In 2008, the company was acquired by Magna and by then its motors had become standard in many ebikes in Europe and North America, including bikes by Trek and Matra, Kalkhoff.

In 2011, Bionix introduced SeaScape, an electrically-assisted paddle-boat product line.

On February 27, 2018 BionX Canada went into receivership, its 80 employees were dismissed, and the company was shut down temporarily to find a buyer. Grant Thornton Limited was appointed as Receiver. In June 2018, parts of the business were sold off to three other businesses, and the rest of the company assets were liquidated via online auction that ended August 15, 2018. By October 2018, BionX's receiver sold the company’s intellectual property, patents, trademarks, software web domains as well as remaining inventory with court approval to Amego Electric Vehicles and its nominee Leisger Cycle Inc.

Motors 
BionX motors were typically mounted into an oversized rear wheel hub and were noted for their low noise;  regenerative braking capability and  hub-embedded motor controller.

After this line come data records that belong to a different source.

[src/rtl/regfile_write_arbiter.sv]
// Round-robin arbiter sharing the register-file write port among NUM_REQ requesters.
// Optional stats counter enabled by defining REGWR_ARB_STATS_EN.
module regfile_write_arbiter #(
   parameter int NUM_REQ = 2,
   parameter int ADDR_W  = 5,
   parameter int DATA_W  = 64
) (
   input  logic                        clk,
   input  logic                        reset,
   input  logic                        stall,
   input  logic [NUM_REQ-1:0]          req_valid,
   input  logic [NUM_REQ*ADDR_W-1:0]   req_addr,
   input  logic [NUM_REQ*DATA_W-1:0]   req_data,
   output logic [NUM_REQ-1:0]          req_ready,
`ifdef REGWR_ARB_STATS_EN
   output logic [15:0]                 conflict_cnt,
`endif
   output logic [ADDR_W-1:0]           wr_reg,
   output logic                        reg_write,
   output logic [DATA_W-1:0]           wr_data,
   output logic [$clog2(NUM_REQ)-1:0]  rr_ptr
);

   localparam int          PTR_W = $clog2(NUM_REQ);
   localparam int unsigned NR    = NUM_REQ;

   logic [PTR_W-1:0]   rr_ptr_q, rr_ptr_d;
   logic [ADDR_W-1:0]  wr_reg_q, wr_reg_d;
   logic [DATA_W-1:0]  wr_data_q, wr_data_d;
   logic               reg_write_q, reg_write_d;

   logic [NUM_REQ-1:0] grant;
   logic               found;
   logic [PTR_W-1:0]   gidx;
   logic [PTR_W-1:0]   cand;
   logic [ADDR_W-1:0]  addr_sel;
   logic [DATA_W-1:0]  data_sel;

   // Search from rr_ptr upward with wrap; first valid requester wins.
   always_comb begin
      grant = '0;
      found = 1'b0;
      gidx  = '0;
      cand  = '0;
      if (!reset && !stall) begin
         for (int unsigned i = 0; i < NR; i++) begin
            cand = PTR_W'((32'(rr_ptr_q) + i) % NR);
            if (!found && req_valid[cand]) begin
               found       = 1'b1;
               grant[cand] = 1'b1;
               gidx        = cand;
            end
         end
      end
   end

   always_comb begin
      addr_sel = '0;
      data_sel = '0;
      for (int unsigned j = 0; j < NR; j++) begin
         if (32'(gidx) == j) begin
            addr_sel = req_addr[j*ADDR_W +: ADDR_W];
            data_sel = req_data[j*DATA_W +: DATA_W];
         end
      end
   end

   always_comb begin
      rr_ptr_d    = rr_ptr_q;
      wr_reg_d    = wr_reg_q;
      wr_data_d   = wr_data_q;
      reg_write_d = 1'b0;
      if (found) begin
         rr_ptr_d    = (gidx == PTR_W'(NR - 1)) ? '0 : gidx + 1'b1;
         wr_reg_d    = addr_sel;
         wr_data_d   = data_sel;
         // The all-ones address is the zero register: acked but never written.
         reg_write_d = (addr_sel != '1);
      end
   end

   always_ff @(posedge clk) begin
      if (reset) begin
         rr_ptr_q    <= '0;
         wr_reg_q    <= '0;
         wr_data_q   <= '0;
         reg_write_q <= 1'b0;
      end else begin
         rr_ptr_q    <= rr_ptr_d;
         wr_reg_q    <= wr_reg_d;
         wr_data_q   <= wr_data_d;
         reg_write_q <= reg_write_d;
      end
   end

`ifdef REGWR_ARB_STATS_EN
   logic [15:0] conflict_cnt_q, conflict_cnt_d;

   always_comb begin
      conflict_cnt_d = conflict_cnt_q;
      if (!stall && ($countones(req_valid) >= 2) && (conflict_cnt_q != '1))
         conflict_cnt_d = conflict_cnt_q + 16'd1;
   end

   always_ff @(posedge clk) begin
      if (reset) conflict_cnt_q <= '0;
      else       conflict_cnt_q <= conflict_cnt_d;
   end

   assign conflict_cnt = conflict_cnt_q;
`endif

   assign req_ready = grant;
   assign wr_reg    = wr_reg_q;
   assign wr_data   = wr_data_q;
   assign reg_write = reg_write_q;
   assign rr_ptr    = rr_ptr_q;

endmodule

[config.mk]
export PLATFORM = sky130hd
export DESIGN_NAME = regfile_write_arbiter
export DESIGN_NICKNAME = d
export VERILOG_FILES = /design/src/rtl/regfile_write_arbiter.sv
export SDC_FILE = /design/constraint.sdc
export NUM_CORES = 1
export LEC_CHECK = 0
export ABC_AREA = 0
export CAP_MARGIN = 20
export CORE_AREA = 2 2 100 102
export CTS_BUF_LIST = sky130_fd_sc_hd__clkbuf_2 sky130_fd_sc_hd__clkbuf_4 sky130_fd_sc_hd__clkbuf_8
export CTS_CLUSTER_DIAMETER = 30
export CTS_CLUSTER_SIZE = 40
export DETAILED_ROUTE_END_ITERATION = 8
export DIE_AREA = 0 0 102 104
export PLACE_DENSITY = 0.89
export SLEW_MARGIN = 0
export SYNTH_ARGS = -nofsm -noshare
export SYNTH_HDL_FRONTEND = slang
export SYNTH_SLANG_ARGS = --single-unit
[constraint.sdc]
create_clock -name clk -period 1.91 [get_ports clk]
set_input_delay 0.382 -clock clk [delete_from_list [all_inputs] [get_ports clk]]
set_output_delay 0.382 -clock clk [all_outputs]
set_load 0.02 [all_outputs]
==> key figures, run 1 <==
Run status
  – Status: completed

Timing
  – Unrepaired setup endpoints after global routing: true
  – Final worst-path cycle share: between 90% and 100%
  – Worst-Margin Slew: approximately 0.76 ns
  – Clk_skew: 0.00738 ns
  – Final hold viol count: 0
  – Min Tclk post-route: 1.91 ns
  – Final Max Slew Viols: 0
  – Highest clock rate: 524 MHz
  – Final setup margin: between 0.003 and 0.004 ns
  – Final setup vio count: 0
  – Slew Limit Headroom: 49.2%

Worst setup path
  – Crit start category: input pin
  – Max FO, Critical Path: 70
  – WS Path Type: in2reg
  – Critical path endpoint category: register
  – Endpoint required time on the critical path: between 2 and 2.5 ns
  – Worst endpoint data arrival time: about 2.1 ns

Drt
  – DR DRC count: 0
  – Via count: 4420
  – Post-DRT Antenna Nets: 0
  – Final WL: 13900 µm
  – Pre-antenna DRT Iters: 5
  – Vias per Instance: a little under 6
  – Per-cell routed wire length: 18.6 µm
  – Initial drt markers: 277

Cells and area
  – P&R area growth vs syn: 72.3%
  – Nets: 751
  – Register Area: approximately 1400 µm²
  – Max reg flops: between 60 and 70
  – # fillers: 851
  – Share of layout cells above drive strength 1: 7.67%
  – Multi-input logic area: 1850 µm²

Logic synthesis
  – Xor/xnor share of the synthesized area: 0%
  – Synth cell types: 19
  – Flops & latches, synth: 71
  – Synth top cells by count: a21oi_1 (71), dfxtp_1 (71), nand4_1 (71)
  – Post-synth top area cell: dfxtp_1
  – Main synth FF type: dfxtp_1
  – Ys async rst share: 0%
  – Post-synth EDFFs: 0
  – Post-Syn Area: 3530 µm²
  – Synth Area in Compound Gates: a little under two fifths
  – Largest cells by area after synthesis: dfxtp_1 (40%), a311oi_1 (17%), nand4_1 (13%)
  – Largest family of logic cells by synthesized area: compound AO/OA/AOI/OAI gates
  – Area fraction of the dominant cell type after synthesis: 40.3%
  – Post-synthesis mux area share: 0%
  – Synth warn: 0
  – Mapped Cells: 434
  – Post-synthesis adder-cell area fraction: 0%
  – Synth Area per Inst: 8.13 µm²
  – Sequential-to-total area share from yosys stat: about 40%
  – Synth Area in Simple Gates: 14.3%
  – Synthesized Nets: 577

Global routing
  – Initial antenna violation count: 1
  – Total global routing overflow: 0
  – First-pass GRT wire length: 21600 µm
  – Vias in the first global route: 4427
  – GRT Total Usage: approximately a quarter
  – Largest net degree at the start of global routing: approximately 100

Hold path
  – HP Class: reg2reg

Die
  – # rows: 36
  – Die Span X: 102 µm
  – Die Ht: 104 µm
  – Die ar.: 10600 µm²
  – IO Pins: between 200 and 250
  – Core Footprint: 9550 µm²
  – Starting Density: 36.9%

Flow run
  – Max-cap violation count: 0

Place
  – Global placer's final weighted congestion: around 0.75
  – HPWL Detailed: 9210 µm
  – Port bufs: around 220
  – Pre-CTS setup slack: -0.541 ns

Power and ir drop
  – Sw Ratio: 27.2%
  – Comb pwr share: 25.8%
  – Worst vdd ir: 380 µV
  – Leakage: 1.94 nW
  – Sequential power share: 37.9%
  – P per Cell Area: between 700 and 800 nW/µm²
  – Sw power: ~0.0012 W
  – Clock power frac: 36.3%
  – Internal power: 0.00313 W
  – Final Power: 0.00430 W

Clock network
  – TritonCTS buffer count: 9
  – CTS tree: yes
  – Clock Sinks: a little over 70
  – Max Root-Sink Buffers: 2
  – H-tree Lvls: 3
  – Worst skew pair latency: 0.33 ns
  – Post-CTS Hold Buffers: 0
  – Clk root buf: clkbuf_8
  – Reg clk slew, reported paths: 0.08 ns
## cell usage in the layout, fill, tap and decap left out, drive strengths merged, types with 2 or more instances in the layout
cell type | synthesis | layout
o21ai | 69 | 69
dfxtp | 71 | 71
clkdlybuf4s50 | 0 | 211
clkbuf | 59 | 12
a21oi | 71 | 71
a311oi | 69 | 69
nor2 | 2 | 2
nand4 | 71 | 71
buf | 12 | 23
inv | 1 | 2
bufinv | 0 | 3
## power by group through the flow
stage | Combinational [W] | Clock [W] | Sequential [W]
4_1_cts | 0.00111 | 0.00159 | 0.00163
2_1_floorplan | 0.000364 | 0 | 0.00178
6_report | 0.00111 | 0.00156 | 0.00163
3_3_place_gp | 0.00107 | 0 | 0.00166
5_1_grt | 0.00119 | 0.00165 | 0.00164
3_5_place_dp | 0.00110 | 0 | 0.00166
## per-stage QoR
stage | instances | setup TNS, ns | hold slack (ns) | instance area, µm² | util (%)
floorplan | 434 | 0 | 0.557 | 3530 | -
detailed placement | 730 | -22.59 | 0.511 | 5780 | 60.6
global route | 747 | -0.00474 | 0.535 | 6080 | 63.6
global placement | 730 | -17.46 | 0.503 | 5780 | 60.6
finish | 747 | 0 | 0.520 | 6080 | 63.6
CTS | 746 | 0 | 0.519 | 6060 | 63.5
## path summary, 6_finish.rpt
kind	startpoint	to	slack (ns)	cells after the start
setup reg to reg	rr_ptr$_SDFFE_PP0N_	wr_data[37]$_SDFFE_PP0N_	0.37	5
setup / recovery	stall	reg_write$_SDFF_PP0_	0.003	5
hold / removal	wr_reg[2]$_SDFFE_PP0N_	wr_reg[2]$_SDFFE_PP0N_	0.52	2
hold reg to reg	wr_reg[2]$_SDFFE_PP0N_	wr_reg[2]$_SDFFE_PP0N_	0.52	2
## per-layer routing
metal	GRT usage, %	vias to the layer above	wire, µm
met5	0	-	0
met4	8.48	0	265
met3	6.85	21	1150
met2	43.2	211	7010
met1	29.4	2093	5470
li1	-	2095	-
## what timing repair did
action / in CTS / in global routing
gates resized for setup: 12 / 5
buffers inserted: 0 / 0
setup endpoints to repair: 4 / 70
## area by class of cell
type,instances,share of cell area (%)
inverter,1,0.0618
tap,133,2.74
antenna,1,0.0412
timing repair buffer,234,39.0
sequential,71,23.4
clock inverter,4,1.63
clock buffer,12,2.72
multi-input combinational,291,30.4
## kinds of logic after synthesis
family | count (synthesis)
buffers and inverters | 72
and+or+nand+nor | 81
DFF | 71
AOI/OAI and AO/OA | 210
## worst max-delay path, cell delays in order
cell and delay (ns):
clkdlybuf4s50_1 0.42, or3b_4 0.41, buf_12 0.20, or4b_1 0.53, o311a_1 0.14
Note: power is estimated with default switching activity, not from simulation.
==> inputs of run 2 (changes only) <==
Settings changed: CAP_MARGIN 20 to unset, MAX_ROUTING_LAYER set to met4.
==> key figures, run 2 (same netlist as run 1, synthesis figures left out) <==
Place
  – Global placer's final weighted congestion: 0.756 (+1.3%)
  – Port bufs: 215 (unchanged)
  – Placed cell area: 5780 µm² (unchanged)
  – HPWL Detailed: 9210 µm (unchanged)

Drt
  – Initial drt markers: 212 (-23%)
  – DR DRC count: 0 (unchanged)
  – Via count: 4439 (+0.43%)
  – Per-cell routed wire length: 18.6 µm (about the same)
  – Post-DRT Antenna Nets: 0 (unchanged)
  – Final WL: 13900 µm (about the same)
  – Pre-antenna DRT Iters: 5 (unchanged)
  – Vias per Instance: 5.94 (+0.43%)

Die
  – Die Span X: 102 µm (unchanged)
  – Starting Density: 36.9% (unchanged)
  – Core Footprint: 9550 µm² (unchanged)
  – # rows: 36 (unchanged)
  – Die Ht: 104 µm (unchanged)
  – Die ar.: 10600 µm² (unchanged)
  – IO Pins: 216 (unchanged)

Worst setup path
  – Worst-path cell chain: clkdlybuf4s50_1, or3b_4, buf_12, or4b_1, o311a_1
  – Worst endpoint data arrival time: 2.12 ns (about the same)
  – R2R Setup Slk: 0.36 ns (about the same)
  – Crit start category: input pin
  – Worst Path Buf+Inv: 2 (unchanged)
  – WS Path Type: in2reg
  – Top Family by Delay on Critical Path: simple AND/OR/NAND/NOR gates
  – Endpoint required time on the critical path: 2.13 ns (about the same)
  – Critical path endpoint category: register
  – Crit path largest cell delay: 0.52 ns (about the same)
  – Max FO, Critical Path: 70 (unchanged)
  – Slowest-stage cell, CP: or4b_1

Cells and area
  – Most common cell after layout, fill and taps aside: clkdlybuf4s50_1
  – Nets: 751 (unchanged)
  – Share of layout cells above drive strength 1: 7.67% (unchanged)
  – # fillers: 851 (unchanged)
  – Most frequent cells in the layout: clkdlybuf4s50_1 (211), nand4_1 (71), dfxtp_1 (71)
  – P&R area growth vs syn: 72.3% (unchanged)
  – Final instance area: 6080 µm² (unchanged)
  – Max reg flops: 64 (unchanged)

Clock network
  – TritonCTS buffer count: 9 (unchanged)
  – Max Root-Sink Buffers: 2 (unchanged)
  – Post-CTS Hold Buffers: 0 (unchanged)
  – Worst skew pair latency: 0.33 ns (about the same)
  – Reg clk slew, reported paths: 0.08 ns (about the same)
  – H-tree Lvls: 3 (unchanged)
  – Number of setup buffers added after CTS: 0 (unchanged)
  – Clock Sinks: 71 (unchanged)
  – Clk root buf: clkbuf_8
  – CTS tree: yes

Run status
  – Status: completed

Power and ir drop
  – Leakage: 1.94 nW (unchanged)
  – Worst vdd ir: 382 µV (+0.33%)
  – P per Cell Area: 707 nW/µm² (about the same)

Timing
  – Final setup vio count: 0 (unchanged)
  – Worst-Margin Slew: 0.759 ns (-0.00314 ns)
  – Slew Limit Headroom: 49.4% (+0.21 points)
  – Min Tclk post-route: 1.89 ns (-0.0129 ns)
  – Unrepaired setup endpoints after global routing: true
  – Min Hold Slack: 0.519 ns (-0.00103 ns)
  – Highest clock rate: 528 MHz (+0.68%)
  – TNS Setup: 0 ns (unchanged)
  – Clk_skew: 0.00722 ns (-0.000161 ns)
  – Final Max Slew Viols: 0 (unchanged)
  – Final hold viol count: 0 (unchanged)
  – Final worst-path cycle share: 99.2% (-0.67 points)

Hold path
  – HP Class: reg2reg

Global routing
  – Vias in the first global route: 4425 (-0.045%)
  – Initial antenna violation count: 1 (unchanged)
  – GRT Total Usage: 25.7% (+0.70 points)
  – Largest net degree at the start of global routing: 104 (unchanged)
  – Total global routing overflow: 0 (unchanged)
  – First-pass GRT wire length: 21600 µm (unchanged)

Flow run
  – Max-cap violation count: 0 (unchanged)
==> run 2: cell counts in the layout (fill, tap and decap cells not counted) <==
Identical to the previous run, type by type.
==> run 2: layout make-up <==
type	instances	area [µm²]	share of cell area [%]
clock buffer	12	165	2.72
clock inverter	4	98.8	1.63
inverter	1	3.75	0.0618
sequential	71	1420	23.4
tap	133	166	2.74
antenna	1	2.50	0.0412
multi-input combinational	291	1850	30.4
timing repair buffer	234	2370	39.0
==> run 2: power by group <==
part	total (W)	switching [W]	internal, W
registers	0.00163	0.0000531	0.00158
clock network	0.00156	0.000577	0.000981
logic	0.00111	0.000536	0.000574
total	0.00430	0.00117	0.00313
==> run 2: final timing paths <==
path | from | depth (start not counted) | to
setup / recovery | stall | 5 | reg_write$_SDFF_PP0_
hold / removal | wr_reg[2]$_SDFFE_PP0N_ | 2 | wr_reg[2]$_SDFFE_PP0N_
setup reg to reg | rr_ptr$_SDFFE_PP0N_ | 5 | wr_data[47]$_SDFFE_PP0N_
hold reg to reg | wr_reg[2]$_SDFFE_PP0N_ | 2 | wr_reg[2]$_SDFFE_PP0N_
==> run 2: metal layers <==
| layer | vias up | track usage, % | wire length, µm |
|---|---|---|---|
| met5 | - | - | 0 |
| met1 | 2108 | 30.0 | 5560 |
| met3 | 23 | 6.18 | 1120 |
| met4 | 0 | 8.48 | 313 |
| li1 | 2091 | - | - |
| met2 | 217 | 43.0 | 6910 |
==> run 2: per-stage QoR <==
stage	instances	total power, W	utilization (%)	setup WS [ns]
3_3_place_gp	730	0.00273	60.6	-0.511
6_report	747	0.00430	63.6	0.0162
3_5_place_dp	730	0.00276	60.6	-0.541
4_1_cts	746	0.00433	63.5	0.00197
2_1_floorplan	434	0.00214	-	0.0843
5_1_grt	747	0.00448	63.6	-0.00372
==> run 2: worst register-to-register path: cells and delay by family, from the launching register on <==
kind	cells	cell delay, ns
AO/OA/AOI/OAI	2	0.43
flip-flops	1	0.38
AND/OR/NAND/NOR	1	0.17
buffers and inverters	2	0.48
==> run 2: timing repair <==
item | 4_1_cts | 5_1_grt
endpoints found under the setup margin | 4 | 70
gates resized for setup | 12 | 5
pin swaps | 0 | 0
==> inputs of run 3 (changes only) <==
Settings changed: CORE_AREA 2 2 100 102 to 5 5 103 105, DIE_AREA 0 0 102 104 to 0 0 108 110.
==> key figures, run 3 (same netlist as run 1, synthesis figures left out) <==
Place
  – HPWL Detailed: 9840 µm (+6.8%)
  – Global placer's final weighted congestion: 0.812 (+7.4%)
  – Placed cells: 730 (unchanged)
  – Pre-CTS setup slack: -0.594 ns (-0.0534 ns)
  – Port bufs: 215 (unchanged)

Clock network
  – CTS tree: yes
  – Clk root buf: clkbuf_8
  – TritonCTS buffer count: 9 (unchanged)
  – H-tree Lvls: 3 (unchanged)
  – Reg clk slew, reported paths: 0.07 ns (about the same)
  – Clock Sinks: 71 (unchanged)
  – Max Root-Sink Buffers: 2 (unchanged)
  – Post-CTS Hold Buffers: 0 (unchanged)
  – Worst skew pair latency: 0.33 ns (about the same)

Timing
  – Final setup vio count: 0 (unchanged)
  – Final setup margin: 0.0524 ns (+0.0362 ns)
  – Final Max Slew Viols: 0 (unchanged)
  – Worst-Margin Slew: 0.564 ns (-0.194 ns)
  – Highest clock rate: 538 MHz (+1.9%)
  – Final worst-path cycle share: 97.3% (-1.9 points)
  – Final hold viol count: 0 (unchanged)
  – Min Hold Slack: 0.517 ns (-0.00192 ns)
  – TNS Setup: 0 ns (unchanged)
  – Clk_skew: 0.00862 ns (+0.00140 ns)
  – Slew Limit Headroom: 62.4% (+13 points)
  – Min Tclk post-route: 1.86 ns (-0.0362 ns)
  – Unrepaired setup endpoints after global routing: false

Cells and area
  – Max reg flops: 64 (unchanged)
  – # fillers: 796 (-6.5%)
  – P&R area growth vs syn: 73.3%
  – Most frequent cells in the layout: clkdlybuf4s50_1 (209), nand4_1 (71), dfxtp_1 (71)
  – Share of layout cells above drive strength 1: 7.80% (+0.14 points)
  – Most common cell after layout, fill and taps aside: clkdlybuf4s50_1
  – Finished Layout Cells: 751 (+0.54%)
  – Nets: 753 (+0.27%)

Power and ir drop
  – Worst vdd ir: 437 µV (+14%)
  – Leakage: 1.98 nW (+2.1%)
  – P per Cell Area: 680 nW/µm² (-3.9%)
  – Final Power: 0.00416 W (-3.3%)

Global routing
  – Largest net degree at the start of global routing: 71 (-32%)
  – Initial antenna violation count: 2 (+1)
  – Vias in the first global route: 4434 (+0.20%)
  – First-pass GRT wire length: 22500 µm (+4.4%)
  – GRT Total Usage: 24.5% (-1.2 points)
  – Total global routing overflow: 0 (unchanged)

Hold path
  – HP Class: reg2reg
  – Worst Min Path Start: wr_data[61]$_SDFFE_PP0N_

Die
  – Die ar.: 11900 µm² (+12%)
  – IO Pins: 216 (unchanged)
  – Starting Density: 36.9% (unchanged)
  – Die Ht: 110 µm (+5.8%)
  – # rows: 36 (unchanged)
  – Core Footprint: 9550 µm² (unchanged)
  – Die Span X: 108 µm (+5.9%)

Worst setup path
  – Crit start category: input pin
  – Critical path endpoint category: output port
  – Start point of the critical path: req_valid[0]
  – Max FO, Critical Path: 4 (-94%)
  – Endpoint required time on the critical path: 1.53 ns (-0.60 ns)
  – WS Path Type: in2out
  – Worst endpoint data arrival time: 1.48 ns (-0.64 ns)
  – RR Startpoint: rr_ptr$_SDFFE_PP0N_

Drt
  – Vias per Instance: 6.01 (+1.1%)
  – Post-DRT Antenna Nets: 0 (unchanged)
  – Via count: 4513 (+1.7%)
  – Pre-antenna DRT Iters: 5 (unchanged)
  – Initial drt markers: 320 (+51%)
  – Per-cell routed wire length: 19.5 µm (+4.7%)
  – Final WL: 14600 µm (+5.2%)
  – DR DRC count: 0 (unchanged)

Run status
  – Status: completed

Flow run
  – Max-cap violation count: 0 (unchanged)
[run 3: metal layers]
metal,track usage [%],vias up,wire length [µm],part of all wire [%]
met1,28.8,2141,5750,39
met5,-,-,0,0
met4,9.47,0,412,2.8
li1,-,2100,-,-
met3,6.52,30,1270,8.7
met2,40.1,242,7190,49
[run 3: worst max-delay path: stages]
cell and delay, ns:
clkdlybuf4s50_1 0.54, nand2_1 0.08, a21oi_2 0.10, dlygate4sd2_1 0.36
[run 3: area by class of cell]
type / instances / area [µm²] / area share (%)
Multi-Input combinational cell: 291 / 1850 / 30.2
Tap cell: 133 / 166 / 2.72
Antenna cell: 3 / 7.51 / 0.123
Sequential cell: 71 / 1420 / 23.3
Timing Repair Buffer: 236 / 2430 / 39.8
Clock buffer: 12 / 159 / 2.60
Clock inverter: 4 / 76.3 / 1.25
Inverter: 1 / 3.75 / 0.0614
[run 3: timing repair]
action	CTS	global route
pin swaps	0	1
endpoints found under the setup margin	38	58
setup buffers	0	1
gates cloned	1	0
gates resized for setup	12	5
[run 3: final timing paths]
check                                                end  slack, ns  cells after the start
worst max-delay path                        req_ready[0]       0.05                      4
worst min register to register  wr_data[61]$_SDFFE_PP0N_       0.52                      2
worst max register to register  wr_data[45]$_SDFFE_PP0N_       0.38                      5
worst min-delay path            wr_data[61]$_SDFFE_PP0N_       0.52                      2
[run 3: power by group]
part / switching [W] / internal (W)
clock network: 0.000572 / 0.000828
logic: 0.000543 / 0.000584
registers: 0.0000524 / 0.00158
total: 0.00117 / 0.00299
[run 3: per-stage QoR]
stage / util [%] / cell area [µm²]
2_1_floorplan: - / 3530
3_3_place_gp: 60.7 / 5800
4_1_cts: 63.7 / 6080
5_1_grt: 64.0 / 6110
3_5_place_dp: 60.7 / 5800
6_report: 64.0 / 6110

The D series of motors was the most recent and strongest BionX technology with a torque of 25/50 Nm. The motor cylinder was larger but thinner than previous versions and weighed 4.0 kg (8.8 lb). Before that was the S series which with 3.5 kg (7.7 lb) was lighter than the P series at the same strength. The P series motors were the first produced by Bionx. They had a torque of 9/40 Nm at a weight of 4.7 kg (10.4 lb).

*Since the maximum legal power specifications in Watts are different for the same motor in North America and Europe, the name varies. For example, the P-350 is usually sold as the P-250 in Europe.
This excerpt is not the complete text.